Segment Start: Records for the task
`src/clkgen_defs.svh`:
```
// Constants of the clock generator: offsets, field positions, reset values, timing.
// Assumes a 125 MHz system clock that samples the oscillator pin and times all counts.
`ifndef CLKGEN_DEFS_SVH
`define CLKGEN_DEFS_SVH

// Register byte addresses
`define ADDR_SYSTEM_CONFIG 8'h00
`define ADDR_STATUS 8'h04

// system_config_reg fields
`define CFG_SUPERVISOR_DISABLE 0
`define CFG_IDLE 1
`define CFG_POWER_DOWN 2
`define CFG_RESET 3'h0

// Status fields
`define ST_STRAP_LSB 0
`define ST_LOCKED 3
`define ST_FAILOVER 4
`define ST_SOURCE_LSB 5

// Strap codes
`define STRAP_DIRECT 3'h3
`define STRAP_PRESCALE 3'h1

// Timing
`define SYS_CLOCK_KHZ 125000
`define LOCK_TIME_US 1000
`define LOCK_CYCLES ((`LOCK_TIME_US * `SYS_CLOCK_KHZ) / 1000)
`define LOOP_BASIC_KHZ 5000
`define LOOP_FREE_HALF (`SYS_CLOCK_KHZ / (2 * `LOOP_BASIC_KHZ))
`define SUPERVISOR_OVERFLOW 5'h10
`define PERIOD_TOLERANCE 16'h0002
`define PERIOD_MAX 16'hFFFF

`endif

```
`src/clkgen_pkg.sv`:
```
// Types shared by the clock generator modules.
// Assumes clkgen_defs.svh for all numeric constants.
package clkgen_pkg;

    typedef enum logic [1:0] {SRC_LOOP, SRC_DIRECT, SRC_PRESCALE} clk_source_t;

    typedef enum logic [1:0] {LOOP_OFF, LOOP_FREE, LOOP_ACQUIRE, LOOP_LOCKED} loop_state_t;

endpackage : clkgen_pkg

```
`src/sync3.sv`:
```
// Three-stage synchroniser for pin inputs.
// Assumes input is asynchronous; output moves only when stages two and three agree.
`timescale 1ns/10ps
module sync3 #(
    parameter int W = 1
) (
    // Clock
    input wire logic clock,
    // Data
    input wire logic [W-1:0] din,
    output logic [W-1:0] dout
);
    logic [W-1:0] stage1;
    logic [W-1:0] stage2;
    logic [W-1:0] stage3;

    always_ff @(posedge clock) begin
        stage1 <= din;
        stage2 <= stage1;
        stage3 <= stage2;
        if (stage2 == stage3) begin
            dout <= stage3;
        end
    end
endmodule : sync3

```
`src/half_period_gen.sv`:
```
// Square-wave generator with programmable half period in system clocks.
// Assumes halfPeriod of at least one; disabled output rests low.
`timescale 1ns/10ps
module half_period_gen (
    // Clock and reset
    input wire logic clock,
    input wire logic rst,
    // Control
    input wire logic enable,
    input wire logic [15:0] halfPeriod,
    // Wave
    output logic level,
    output logic rise
);
    logic [15:0] count;

    // Equal high and low halves give the even duty cycle
    always_ff @(posedge clock) begin
        if (rst || !enable) begin
            count <= 16'h0000;
            level <= 1'b0;
            rise <= 1'b0;
        end else if (count + 16'h0001 >= halfPeriod) begin
            count <= 16'h0000;
            level <= ~level;
            rise <= ~level;
        end else begin
            count <= count + 16'h0001;
            rise <= 1'b0;
        end
    end
endmodule : half_period_gen

```
`src/pll_clock_generator.sv`:
```
// Clock generator: strap decode, loop model, oscillator supervisor, clock gating.
// Assumes a 125 MHz system clock much faster than the oscillator pin, AXI4-Lite master.
`timescale 1ns/10ps
`include "clkgen_defs.svh"
module pll_clock_generator #(
    parameter int LOCK_WAIT_CYCLES = `LOCK_CYCLES
) (
    // Clock and reset
    input wire logic clock,
    input wire logic rst,
    // Pins
    input wire logic oscillatorInputPin,
    input wire logic [2:0] clockSelectStraps,
    // Generated clocks and request
    output logic cpuClock,
    output logic periphClock,
    output logic clockFailIrqNode,
    // AXI4-Lite write
    input wire logic [7:0] awaddr,
    input wire logic awvalid,
    output logic awready,
    input wire logic [31:0] wdata,
    input wire logic [3:0] wstrb,
    input wire logic wvalid,
    output logic wready,
    output logic [1:0] bresp,
    output logic bvalid,
    input wire logic bready,
    // AXI4-Lite read
    input wire logic [7:0] araddr,
    input wire logic arvalid,
    output logic arready,
    output logic [31:0] rdata,
    output logic [1:0] rresp,
    output logic rvalid,
    input wire logic rready
);
    import clkgen_pkg::*;

    logic oscLevel;
    logic oscLast;
    logic oscRise;
    logic oscToggle;
    logic [2:0] strapSync;
    logic [2:0] strap;
    logic [2:0] sysConfig;
    logic bypassStrap;
    logic [4:0] mult2;
    logic [15:0] periodCount;
    logic [15:0] lastPeriod;
    logic periodStable;
    logic inputLost;
    loop_state_t loopState;
    logic [16:0] lockCount;
    logic [15:0] loopHalf;
    logic loopLevel;
    logic loopRise;
    logic [4:0] supervisorCount;
    logic failover;
    logic prescLevel;
    clk_source_t source;
    clk_source_t targetSource;
    logic sourceLevel;
    logic targetLevel;
    logic clkLevel;
    logic cpuGate;
    logic periphGate;
    logic awHeld;
    logic wHeld;
    logic [7:0] wrAddr;
    logic [31:0] wrData;
    logic wrStrb0;

    sync3 #(.W(1)) oscSync (
        .clock(clock),
        .din(oscillatorInputPin),
        .dout(oscLevel)
    );

    sync3 #(.W(3)) strapSyncInst (
        .clock(clock),
        .din(clockSelectStraps),
        .dout(strapSync)
    );

    // Straps follow the pins only while reset is held
    always_ff @(posedge clock) begin
        if (rst) begin
            strap <= strapSync;
        end
    end

    assign bypassStrap = (strap == `STRAP_DIRECT) || (strap == `STRAP_PRESCALE);

    // Factor times two, so that x0.5 and x2.5 stay integral
    always_comb begin
        case (strap)
            3'h7: mult2 = 5'h08;
            3'h6: mult2 = 5'h06;
            3'h5: mult2 = 5'h04;
            3'h4: mult2 = 5'h0A;
            3'h3: mult2 = 5'h02;
            3'h2: mult2 = 5'h14;
            3'h1: mult2 = 5'h01;
            default: mult2 = 5'h05;
        endcase
    end

    // Input edge detection and period measurement
    always_ff @(posedge clock) begin
        oscLast <= oscLevel;
    end
    assign oscRise = oscLevel && !oscLast;
    assign oscToggle = oscLevel != oscLast;

    always_ff @(posedge clock) begin
        if (rst) begin
            periodCount <= 16'h0000;
            lastPeriod <= 16'h0000;
            periodStable <= 1'b0;
        end else if (oscRise) begin
            periodCount <= 16'h0001;
            lastPeriod <= periodCount;
            periodStable <= (periodCount <= lastPeriod + `PERIOD_TOLERANCE)
                && (periodCount + `PERIOD_TOLERANCE >= lastPeriod);
        end else if (periodCount != `PERIOD_MAX) begin
            periodCount <= periodCount + 16'h0001;
        end
    end

    // No edge for twice the last period counts as a lost input
    assign inputLost = (periodCount == `PERIOD_MAX)
        || ({1'b0, periodCount} > {lastPeriod, 1'b0});

    // Loop state: free-running until the input is steady, then lock
    always_ff @(posedge clock) begin
        if (rst) begin
            loopState <= LOOP_FREE;
            lockCount <= 17'h00000;
        end else begin
            case (loopState)
                LOOP_OFF: begin
                    loopState <= LOOP_OFF;
                end
                LOOP_FREE: begin
                    lockCount <= 17'h00000;
                    if (sysConfig[`CFG_SUPERVISOR_DISABLE]) begin
                        loopState <= LOOP_OFF;
                    end else if (oscRise && !bypassStrap) begin
                        loopState <= LOOP_ACQUIRE;
                    end
                end
                LOOP_ACQUIRE: begin
                    if (sysConfig[`CFG_SUPERVISOR_DISABLE]) begin
                        loopState <= LOOP_OFF;
                    end else if (inputLost || (oscRise && !periodStable)) begin
                        loopState <= LOOP_FREE;
                    end else if (lockCount >= 17'(LOCK_WAIT_CYCLES - 1)) begin
                        loopState <= LOOP_LOCKED;
                    end else begin
                        lockCount <= lockCount + 17'h00001;
                    end
                end
                LOOP_LOCKED: begin
                    if (sysConfig[`CFG_SUPERVISOR_DISABLE]) begin
                        loopState <= LOOP_OFF;
                    end else if (inputLost || (oscRise && !periodStable)) begin
                        loopState <= LOOP_FREE;
                    end
                end
                default: loopState <= LOOP_FREE;
            endcase
        end
    end

    // Locked loop output: input period over twice the factor, never below one
    always_comb begin
        loopHalf = 16'(`LOOP_FREE_HALF);
        if (loopState == LOOP_LOCKED) begin
            loopHalf = lastPeriod / {11'h000, mult2};
            if (loopHalf == 16'h0000) begin
                loopHalf = 16'h0001;
            end
        end
    end

    half_period_gen loopGen (
        .clock(clock),
        .rst(rst),
        .enable(loopState != LOOP_OFF),
        .halfPeriod(loopHalf),
        .level(loopLevel),
        .rise(loopRise)
    );

    // Oscillator supervisor counts loop cycles between input transitions
    always_ff @(posedge clock) begin
        if (rst) begin
            supervisorCount <= 5'h00;
            failover <= 1'b0;
        end else if (bypassStrap && !sysConfig[`CFG_SUPERVISOR_DISABLE] && !failover) begin
            if (oscToggle) begin
                supervisorCount <= 5'h00;
            end else if (loopRise) begin
                if (supervisorCount + 5'h01 >= `SUPERVISOR_OVERFLOW) begin
                    failover <= 1'b1;
                end
                supervisorCount <= supervisorCount + 5'h01;
            end
        end
    end

    // Failure request: loss of lock or supervisor overflow
    always_ff @(posedge clock) begin
        if (rst) begin
            clockFailIrqNode <= 1'b0;
        end else begin
            clockFailIrqNode <= (loopState == LOOP_LOCKED && !sysConfig[`CFG_SUPERVISOR_DISABLE]
                && (inputLost || (oscRise && !periodStable)))
                || (bypassStrap && !sysConfig[`CFG_SUPERVISOR_DISABLE] && !failover && !oscToggle
                && loopRise && supervisorCount + 5'h01 >= `SUPERVISOR_OVERFLOW);
        end
    end

    // Prescaler halves the input
    always_ff @(posedge clock) begin
        if (rst) begin
            prescLevel <= 1'b0;
        end else if (oscRise) begin
            prescLevel <= ~prescLevel;
        end
    end

    // Wanted source
    always_comb begin
        targetSource = SRC_LOOP;
        if (sysConfig[`CFG_SUPERVISOR_DISABLE]) begin
            targetSource = (strap == `STRAP_PRESCALE) ? SRC_PRESCALE : SRC_DIRECT;
        end else if (bypassStrap && !failover) begin
            targetSource = (strap == `STRAP_PRESCALE) ? SRC_PRESCALE : SRC_DIRECT;
        end
    end

    function automatic logic levelOf(input clk_source_t s, input logic l,
                                     input logic d, input logic p);
        case (s)
            SRC_DIRECT: levelOf = d;
            SRC_PRESCALE: levelOf = p;
            default: levelOf = l;
        endcase
    endfunction : levelOf

    assign sourceLevel = levelOf(source, loopLevel, oscLevel, prescLevel);
    assign targetLevel = levelOf(targetSource, loopLevel, oscLevel, prescLevel);

    // Handover only while the held output and the new source both sit low, so no short pulse escapes
    always_ff @(posedge clock) begin
        if (rst) begin
            source <= SRC_LOOP;
            clkLevel <= 1'b0;
        end else if (source != targetSource) begin
            // Finish the running high phase of the old source before holding low
            clkLevel <= clkLevel && sourceLevel;
            if (!clkLevel && !targetLevel) begin
                source <= targetSource;
            end
        end else begin
            clkLevel <= sourceLevel;
        end
    end

    // Gates change only while the base clock is low
    always_ff @(posedge clock) begin
        if (rst) begin
            cpuGate <= 1'b1;
            periphGate <= 1'b1;
        end else if (!clkLevel) begin
            cpuGate <= !sysConfig[`CFG_IDLE] && !sysConfig[`CFG_POWER_DOWN];
            periphGate <= !sysConfig[`CFG_POWER_DOWN];
        end
    end

    always_ff @(posedge clock) begin
        if (rst) begin
            cpuClock <= 1'b0;
            periphClock <= 1'b0;
        end else begin
            cpuClock <= clkLevel && cpuGate;
            periphClock <= clkLevel && periphGate;
        end
    end

    // AXI4-Lite write: address and data taken in either order
    always_ff @(posedge clock) begin
        if (rst) begin
            awHeld <= 1'b0;
            wHeld <= 1'b0;
            awready <= 1'b0;
            wready <= 1'b0;
            bvalid <= 1'b0;
            bresp <= 2'h0;
            wrAddr <= 8'h00;
            wrData <= 32'h00000000;
            wrStrb0 <= 1'b0;
            sysConfig <= `CFG_RESET;
        end else begin
            awready <= !awHeld && !bvalid && !(awvalid && awready);
            wready <= !wHeld && !bvalid && !(wvalid && wready);
            if (awvalid && awready) begin
                awHeld <= 1'b1;
                wrAddr <= awaddr;
            end
            if (wvalid && wready) begin
                wHeld <= 1'b1;
                wrData <= wdata;
                wrStrb0 <= wstrb[0];
            end
            if (awHeld && wHeld && !bvalid) begin
                awHeld <= 1'b0;
                wHeld <= 1'b0;
                bvalid <= 1'b1;
                bresp <= 2'h0;
                if (wrAddr == `ADDR_SYSTEM_CONFIG) begin
                    if (wrStrb0) begin
                        sysConfig <= wrData[2:0];
                    end
                end else if (wrAddr != `ADDR_STATUS) begin
                    bresp <= 2'h2;
                end
            end
            if (bvalid && bready) begin
                bvalid <= 1'b0;
            end
        end
    end

    // AXI4-Lite read
    always_ff @(posedge clock) begin
        if (rst) begin
            arready <= 1'b0;
            rvalid <= 1'b0;
            rdata <= 32'h00000000;
            rresp <= 2'h0;
        end else begin
            arready <= !rvalid && !(arvalid && arready);
            if (arvalid && arready) begin
                rvalid <= 1'b1;
                rresp <= 2'h0;
                rdata <= 32'h00000000;
                if (araddr == `ADDR_SYSTEM_CONFIG) begin
                    rdata <= {29'h00000000, sysConfig};
                end else if (araddr == `ADDR_STATUS) begin
                    rdata <= {25'h0000000, source, failover,
                              loopState == LOOP_LOCKED, strap};
                end else begin
                    rresp <= 2'h2;
                end
            end else if (rvalid && rready) begin
                rvalid <= 1'b0;
            end
        end
    end
endmodule : pll_clock_generator

```
`config.mk`:
```
export PLATFORM = sky130hd
export DESIGN_NAME = pll_clock_generator
export DESIGN_NICKNAME = d
export VERILOG_FILES = /design/src/clkgen_pkg.sv /design/src/sync3.sv /design/src/half_period_gen.sv /design/src/pll_clock_generator.sv
export VERILOG_INCLUDE_DIRS = /design/src
export SDC_FILE = /design/constraint.sdc
export NUM_CORES = 1
export LEC_CHECK = 0
export ABC_AREA = 1
export BUFFER_PORTS_ARGS = -buffer_cell sky130_fd_sc_hd__buf_2
export CAP_MARGIN = 20
export CORE_AREA = 2 2 250 154
export DETAILED_ROUTE_END_ITERATION = 8
export DIE_AREA = 0 0 252 156
export RECOVER_POWER = 100
export SLEW_MARGIN = 0
export SYNTH_ARGS = -nofsm -noshare
export SYNTH_HDL_FRONTEND = slang
export SYNTH_SLANG_ARGS = --single-unit
```
`constraint.sdc`:
```
create_clock -name clock -period 36 [get_ports clock]
set_input_delay 5.4 -clock clock [delete_from_list [all_inputs] [get_ports clock]]
set_output_delay 5.4 -clock clock [all_outputs]
set_load 0.005 [all_outputs]
```
Yosys cells after proc, flatten, opt, wreduce, memory -nomap -nowiden
Cells that the tools add are included.
Storage, ports and cells
  bits in registers: 163
  latch bits: 0
  memory bits (writable): 0
  bits in read-only memories: 0
  word-level logic and storage cells: 193
  memories kept: 0
Operators by class
  add/subtract/negate cells: 6
  multipliers: 0
  divide/modulo/power cells: 1
  order comparisons: 6
  equal/unequal tests: 28
  shift operators: 0
  multiplexer cells: 33
  bitwise operators: 4
  reductions and logical operators: 72
Operators by type and width (number)
  17-bit two-way mux: 3
  5-bit one-hot mux with 7 select lines: 1
  17-bit one-hot mux with 2 select lines: 1
  16-bit by 1-bit adder with 16-bit output, second input constant: 2
  16-bit by 2-bit adder with 16-bit output, second input constant: 2
  16-bit >= comparator: 2
  16-bit two-way mux: 2
  1-bit logical AND: 29
  2-bit two-way mux: 14
  1-bit zero test: 18
  17-bit by 1-bit adder with 17-bit output, second input constant: 1
  17-bit >= comparator, second input constant: 1
  16-bit by 17-bit greater-than comparator with 1-bit output: 1
  16-bit by 5-bit divider with 16-bit output: 1
  16-bit equality test, second input constant: 1
  16-bit less-or-equal comparator: 1
  16-bit zero test: 1
  8-bit zero test: 2
  16-bit inequality test, second input constant: 1
  7-bit two-way mux: 2
  3-bit equality test, second input constant: 4
  5-bit two-way mux: 2
  2-bit nonzero test: 5
  2-bit OR reduction: 5
  other kinds (24): 48

Logic depth before layout (Yosys ltp)
Gate-level depths: netlist of the first run.
  word-level depth: 10
  depth in mapped cells: 202
  mapped depth without buffers: 195

Hierarchy
A second synthesis of the first run with hierarchy kept.
Second synthesis, totals
  cells, all modules: 1877
  area total of the unflattened synthesis: 12622.1 um2
Modules (own cells, without submodules)
  pll_clock_generator: times used 1, cells an instance 1647, area each 10770.3 um2, sequential area each 2072.0 um2
  half_period_gen: times used 1, cells an instance 196, area each 1416.4 um2, sequential area each 360.3 um2
  sync3 (strapSyncInst): times used 1, cells an instance 25, area each 326.6 um2, sequential area each 270.3 um2
  sync3 (oscSync): times used 1, cells an instance 9, area each 108.9 um2, sequential area each 90.1 um2

Worst setup path before layout of the first run
Ideal clock, no wire load.
  path type: flip-flop to flip-flop
  from: register strap[0]
  to: register loopGen.count[10]
  data arrival time: 25.361 ns
  setup slack: 10.572 ns
  stages on the path, launching flop included: 195
  path buffers: 8
  cell sequence: edfxtp_1 inv_2 nor2_4 a21oi_1 ha_1 nand2_1 nand3_1 nand3_1 nand2_1 ha_1 nand2_1 nand3_1 nand2_1 nand2_1 nand2_2 nand2_1 nand2_1 inv_1 [... 159 more ...] ha_1 inv_1 a21boi_0 o21a_1 o21a_1 o21a_1 o21a_1 o21a_1 o21ai_0 nand2_1 a21oi_1 nor2_1 a211oi_1 o2111ai_1 inv_1 nand2_1 clkbuf_1 nor2_1
Between the ends
  longest elaborated chain between the ends: 8
  elaborated cells on any way between the ends: 14
  classes of those cells: div: 1; order compare: 1; eq/ne: 7; mux: 3; reduce/logical: 2
Ends and longest elaborated chain
  from (decl): RTL line pll_clock_generator.sv:45  | logic [2:0] strap;
  from (signal assigned): RTL line pll_clock_generator.sv:89  | strap <= strapSync;
  3-bit by 1-bit equality test with 1-bit output, or another cell as far along: RTL line pll_clock_generator.sv:97  | case (strap)
  5-bit one-hot mux with 7 select lines *: RTL line pll_clock_generator.sv:97
  16-bit by 5-bit divider with 16-bit output *: RTL line pll_clock_generator.sv:180  | loopHalf = lastPeriod / {11'h000, mult2};
  16-bit zero test: RTL line pll_clock_generator.sv:181  | if (loopHalf == 16'h0000) begin
  16-bit two-way mux *: RTL line pll_clock_generator.sv:181
  16-bit two-way mux *: RTL line pll_clock_generator.sv:179  | if (loopState == LOOP_LOCKED) begin
  16-bit >= comparator *: RTL line half_period_gen.sv:23  | end else if (count + 16'h0001 >= halfPeriod) begin
  2-bit OR reduction (no source line) *
  to (signal assigned): RTL line half_period_gen.sv:28  | count <= count + 16'h0001;
  to (decl): RTL line half_period_gen.sv:15  | logic [15:0] count;
Every way passes the cells marked *; elsewhere a longest branch is shown, timed or not.
A chain may end at the register's enable or synchronous reset.

Worst setup path in the final report of the first run
  from: register strap[1]
  to: register loopGen.count[3]
Same word-level chain as after synthesis.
Segment End: Records for the task
* Work order:
Your reply should hold all the lines from the listing above in which "cpuGate" appears.

* Written response:
    logic cpuGate;
            cpuGate <= 1'b1;
            cpuGate <= !sysConfig[`CFG_IDLE] && !sysConfig[`CFG_POWER_DOWN];
            cpuClock <= clkLevel && cpuGate;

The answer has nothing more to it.